I have a dataset that looks like this.
Name Date GPA
Anna 1/1/2020 3.234
Anna 3/1/2020 3.854
Anna 4/1/2020 3.367
Anna 7/1/2020 3.578
Anna 11/1/2020 3.678
Anna 12/1/2020 3.856
Alex 1/1/2020 3.256
Alex 6/1/2020 3.567
Alex 10/1/2020 3.976
Tara 2/1/2020 3.156
Tara 3/1/2020 3.553
Tara 4/1/2020 3.785
Tara 5/1/2020 3.574
Tara 8/1/2020 3.866
Tara 10/1/2020 3.578
Tara 12/1/2020 3.788
Kyle 4/1/2020 3.156
Kyle 6/1/2020 3.467
Kyle 7/1/2020 3.589
Kyle 8/1/2020 3.789
Kyle 11/1/2020 3.976
I want to use this dataset to do some time series forecasting in python. The problem is that, this data is very inconsistent.
The time variable frequency is supposed to be by month… but as you can see, we are missing many months for each of the people in the dataset.
Are there any models/algorithms out there that support irregular time series data like this? If not, how would you “clean” this dataset and run it through a model?
I'm assuming the dataset needs to be cleaned somehow before run through an algorithm.
The desired result looks like this… i want to forecast the values 3 months into the next year.
Name Date FORECAST GPA
Anna 1/1/2021 3.466
Anna 2/1/2021 3.577
Anna 3/1/2021 3.556
Alex 1/1/2021 3.656
Alex 2/1/2021 3.547
Alex 3/1/2021 3.757
Tara 1/1/2021 3.646
Tara 2/1/2021 3.857
Tara 3/1/2021 3.544
Kyle 1/1/2021 3.466
Kyle 2/1/2021 3.968
Kyle 3/1/2021 3.756
I am fairly new to python and have attempted to try many methods, none successfully. Any help would be greatly appreciated.
With your data I would transform it to finally train a Random Forest on it. I explained myself. First you should encode your categorical column the names, you could use One Hot encoder this is the easy part. Then you can transform your datetime column by using CalendarFourier . Here a an exemple:
fourier = CalendarFourier(freq="M", order=3)

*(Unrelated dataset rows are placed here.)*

$ cat src/rtl/seg7_rx_decoder.sv
// Receive-side seven-segment decoder: stability filter plus glyph-to-hex decode.
// Optional bad-pattern counter enabled by defining SEG7_RX_ERRCNT_EN.
module seg7_rx_decoder #(
  parameter int STABLE_CYCLES = 3,
  parameter int CNT_W         = 16,
  parameter int ERR_W         = 8
) (
  input  logic             clk,
  input  logic             rst,
  input  logic [6:0]       seg_i,
  output logic [3:0]       digit,
  output logic             digit_ok,
  output logic             blank,
  output logic             bad,
  output logic             upd,
  output logic [7:0]       upd_cnt,
  output logic [ERR_W-1:0] err_cnt
);

  localparam logic [CNT_W-1:0] STAB_MAX  = CNT_W'(STABLE_CYCLES);
  localparam logic [CNT_W-1:0] STAB_LAST = CNT_W'(STABLE_CYCLES - 1);

  logic [6:0]       seg_q;
  logic [6:0]       acc_seg;
  logic [CNT_W-1:0] stab_cnt;
  logic             armed;
  logic             accept;
  logic             changed;
  logic [3:0]       dec_val;
  logic             dec_ok;

  // seg_q equals seg_i at the accepting edge, so decoding seg_q is safe.
  always_comb begin
    dec_val = 4'h0;
    dec_ok  = 1'b1;
    case (seg_q)
      7'h7E: dec_val = 4'h0;
      7'h30: dec_val = 4'h1;
      7'h6D: dec_val = 4'h2;
      7'h79: dec_val = 4'h3;
      7'h33: dec_val = 4'h4;
      7'h5B: dec_val = 4'h5;
      7'h5F: dec_val = 4'h6;
      7'h70: dec_val = 4'h7;
      7'h7F: dec_val = 4'h8;
      7'h7B: dec_val = 4'h9;
      7'h77: dec_val = 4'hA;
      7'h1F: dec_val = 4'hB;
      7'h4E: dec_val = 4'hC;
      7'h3D: dec_val = 4'hD;
      7'h4F: dec_val = 4'hE;
      7'h47: dec_val = 4'hF;
      default: dec_ok = 1'b0;
    endcase
  end

  assign accept  = armed && (seg_i == seg_q) && (stab_cnt == STAB_LAST);
  assign changed = (seg_q != acc_seg);

  always_ff @(posedge clk or posedge rst) begin
    if (rst) begin
      seg_q    <= 7'h00;
      stab_cnt <= '0;
      acc_seg  <= 7'h00;
      armed    <= 1'b1;
      digit    <= 4'h0;
      digit_ok <= 1'b0;
      blank    <= 1'b0;
      bad      <= 1'b0;
      upd      <= 1'b0;
      upd_cnt  <= 8'h00;
    end else begin
      seg_q <= seg_i;
      upd   <= 1'b0;
      if (seg_i != seg_q) begin
        stab_cnt <= '0;
        armed    <= 1'b1;
      end else if (stab_cnt != STAB_MAX) begin
        stab_cnt <= stab_cnt + CNT_W'(1);
      end
      // One acceptance per stable run; armed is only re-set by a change.
      if (accept) begin
        armed    <= 1'b0;
        acc_seg  <= seg_q;
        upd      <= changed;
        digit_ok <= dec_ok;
        blank    <= (seg_q == 7'h00);
        bad      <= !dec_ok && (seg_q != 7'h00);
        if (changed) upd_cnt <= upd_cnt + 8'd1;
        if (dec_ok)  digit   <= dec_val;
      end
    end
  end

`ifdef SEG7_RX_ERRCNT_EN
  localparam logic [ERR_W-1:0] ERR_MAX = '1;

  always_ff @(posedge clk or posedge rst) begin
    if (rst) begin
      err_cnt <= '0;
    end else if (accept && !dec_ok && (seg_q != 7'h00) && (err_cnt != ERR_MAX)) begin
      err_cnt <= err_cnt + ERR_W'(1);
    end
  end
`else
  assign err_cnt = '0;
`endif

endmodule
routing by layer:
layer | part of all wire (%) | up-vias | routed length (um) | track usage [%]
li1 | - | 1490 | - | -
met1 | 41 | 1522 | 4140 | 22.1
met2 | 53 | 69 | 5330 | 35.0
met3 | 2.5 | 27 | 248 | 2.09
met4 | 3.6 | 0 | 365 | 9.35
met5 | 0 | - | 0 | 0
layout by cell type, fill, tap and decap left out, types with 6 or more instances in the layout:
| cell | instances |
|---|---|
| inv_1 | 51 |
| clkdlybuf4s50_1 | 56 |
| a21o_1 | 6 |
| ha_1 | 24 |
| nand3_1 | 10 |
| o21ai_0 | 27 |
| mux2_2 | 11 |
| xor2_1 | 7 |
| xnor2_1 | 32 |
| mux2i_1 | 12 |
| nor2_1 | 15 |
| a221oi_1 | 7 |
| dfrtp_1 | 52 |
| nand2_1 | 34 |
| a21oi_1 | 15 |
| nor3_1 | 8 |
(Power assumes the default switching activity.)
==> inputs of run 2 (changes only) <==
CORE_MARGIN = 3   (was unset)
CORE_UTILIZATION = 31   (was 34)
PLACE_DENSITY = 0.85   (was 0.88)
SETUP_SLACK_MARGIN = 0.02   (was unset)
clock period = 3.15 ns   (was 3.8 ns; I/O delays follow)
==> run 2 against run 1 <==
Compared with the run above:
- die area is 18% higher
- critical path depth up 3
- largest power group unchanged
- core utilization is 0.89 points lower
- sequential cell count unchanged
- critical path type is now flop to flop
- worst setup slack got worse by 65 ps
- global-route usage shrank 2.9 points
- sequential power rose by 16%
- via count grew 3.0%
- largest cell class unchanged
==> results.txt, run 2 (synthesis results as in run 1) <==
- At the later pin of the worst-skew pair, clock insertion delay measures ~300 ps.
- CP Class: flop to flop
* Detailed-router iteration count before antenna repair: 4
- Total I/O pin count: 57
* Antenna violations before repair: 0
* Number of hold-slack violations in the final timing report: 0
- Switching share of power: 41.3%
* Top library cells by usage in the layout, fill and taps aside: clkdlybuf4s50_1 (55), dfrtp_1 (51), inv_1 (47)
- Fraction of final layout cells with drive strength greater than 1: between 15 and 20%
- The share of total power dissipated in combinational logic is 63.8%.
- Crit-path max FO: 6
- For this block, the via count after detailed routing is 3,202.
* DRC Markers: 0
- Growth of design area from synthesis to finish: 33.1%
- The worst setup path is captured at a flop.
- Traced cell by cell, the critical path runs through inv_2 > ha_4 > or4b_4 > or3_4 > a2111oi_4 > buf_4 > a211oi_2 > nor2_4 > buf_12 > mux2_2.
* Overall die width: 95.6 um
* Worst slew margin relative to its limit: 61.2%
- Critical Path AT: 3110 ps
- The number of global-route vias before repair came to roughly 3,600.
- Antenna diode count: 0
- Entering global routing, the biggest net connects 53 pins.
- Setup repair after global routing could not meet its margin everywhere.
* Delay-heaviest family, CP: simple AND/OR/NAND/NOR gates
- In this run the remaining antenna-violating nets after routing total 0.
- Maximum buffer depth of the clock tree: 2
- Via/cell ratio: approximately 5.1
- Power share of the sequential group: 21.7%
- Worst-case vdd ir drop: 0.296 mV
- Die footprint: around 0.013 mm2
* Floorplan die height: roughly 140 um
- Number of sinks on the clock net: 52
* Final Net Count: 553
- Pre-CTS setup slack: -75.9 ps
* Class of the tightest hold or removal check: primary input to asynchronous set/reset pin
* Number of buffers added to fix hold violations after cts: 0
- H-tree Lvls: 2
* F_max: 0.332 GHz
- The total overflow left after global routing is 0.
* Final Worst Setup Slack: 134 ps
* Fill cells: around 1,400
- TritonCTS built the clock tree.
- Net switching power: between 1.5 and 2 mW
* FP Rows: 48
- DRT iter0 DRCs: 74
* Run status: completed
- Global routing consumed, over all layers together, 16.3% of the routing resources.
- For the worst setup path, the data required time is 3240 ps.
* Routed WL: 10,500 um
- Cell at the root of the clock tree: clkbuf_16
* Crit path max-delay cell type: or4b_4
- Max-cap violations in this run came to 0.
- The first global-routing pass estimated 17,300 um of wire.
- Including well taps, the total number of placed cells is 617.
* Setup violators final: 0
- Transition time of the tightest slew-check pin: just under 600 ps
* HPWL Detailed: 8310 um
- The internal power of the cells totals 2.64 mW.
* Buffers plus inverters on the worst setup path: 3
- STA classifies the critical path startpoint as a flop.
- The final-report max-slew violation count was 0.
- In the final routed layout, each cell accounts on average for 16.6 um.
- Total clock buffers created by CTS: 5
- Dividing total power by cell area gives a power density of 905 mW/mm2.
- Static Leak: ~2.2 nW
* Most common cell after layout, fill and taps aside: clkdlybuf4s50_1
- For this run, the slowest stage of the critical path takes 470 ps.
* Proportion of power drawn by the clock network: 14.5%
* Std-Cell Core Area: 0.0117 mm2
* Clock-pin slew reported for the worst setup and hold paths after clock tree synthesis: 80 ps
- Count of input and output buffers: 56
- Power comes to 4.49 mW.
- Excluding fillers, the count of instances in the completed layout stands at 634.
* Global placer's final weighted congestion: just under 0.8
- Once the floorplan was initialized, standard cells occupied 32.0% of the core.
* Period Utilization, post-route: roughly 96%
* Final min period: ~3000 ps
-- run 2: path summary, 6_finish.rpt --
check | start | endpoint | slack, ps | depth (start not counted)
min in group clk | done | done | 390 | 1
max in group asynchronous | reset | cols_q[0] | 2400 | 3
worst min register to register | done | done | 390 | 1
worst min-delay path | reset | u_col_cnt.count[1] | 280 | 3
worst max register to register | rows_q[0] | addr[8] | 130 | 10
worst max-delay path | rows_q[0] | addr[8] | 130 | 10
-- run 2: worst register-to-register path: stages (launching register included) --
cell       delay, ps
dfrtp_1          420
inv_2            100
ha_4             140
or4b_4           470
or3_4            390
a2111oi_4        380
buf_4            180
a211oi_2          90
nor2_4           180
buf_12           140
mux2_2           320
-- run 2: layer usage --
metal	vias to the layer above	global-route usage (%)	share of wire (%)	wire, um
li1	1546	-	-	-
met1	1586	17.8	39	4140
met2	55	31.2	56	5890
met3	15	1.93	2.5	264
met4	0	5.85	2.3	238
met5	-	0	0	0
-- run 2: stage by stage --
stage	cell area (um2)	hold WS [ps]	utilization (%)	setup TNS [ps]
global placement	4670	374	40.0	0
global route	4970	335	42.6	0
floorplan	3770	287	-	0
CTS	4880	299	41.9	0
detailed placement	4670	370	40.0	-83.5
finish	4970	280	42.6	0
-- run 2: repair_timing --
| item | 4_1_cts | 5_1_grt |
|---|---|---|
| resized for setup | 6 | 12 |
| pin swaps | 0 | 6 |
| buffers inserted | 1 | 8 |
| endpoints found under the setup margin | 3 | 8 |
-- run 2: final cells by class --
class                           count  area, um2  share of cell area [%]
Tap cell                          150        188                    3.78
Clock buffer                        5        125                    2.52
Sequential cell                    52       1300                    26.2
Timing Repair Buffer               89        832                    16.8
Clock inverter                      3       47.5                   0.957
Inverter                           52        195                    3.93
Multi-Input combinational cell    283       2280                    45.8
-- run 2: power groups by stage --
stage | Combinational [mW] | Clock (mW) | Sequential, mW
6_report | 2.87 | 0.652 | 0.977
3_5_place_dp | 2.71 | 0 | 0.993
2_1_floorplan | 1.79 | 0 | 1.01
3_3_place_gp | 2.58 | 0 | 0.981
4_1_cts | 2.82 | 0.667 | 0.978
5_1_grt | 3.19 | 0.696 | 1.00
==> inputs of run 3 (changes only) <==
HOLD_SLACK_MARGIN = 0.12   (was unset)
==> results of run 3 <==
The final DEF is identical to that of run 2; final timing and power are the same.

dp = DeterministicProcess(
index=data.index.values,
order=1, # trend (order 1 means linear)
seasonal=True, # weekly seasonality (indicators)
additional_terms=[fourier], # annual seasonality (fourier)
drop=True, # drop terms to avoid collinearity
)
Then, you have a "classical" dataset and you can train a Random Forest on it. This idea is extracted from this serie on Kaggle . I would add that it will be hard to fill with linear regression or other because you have the "Name" column.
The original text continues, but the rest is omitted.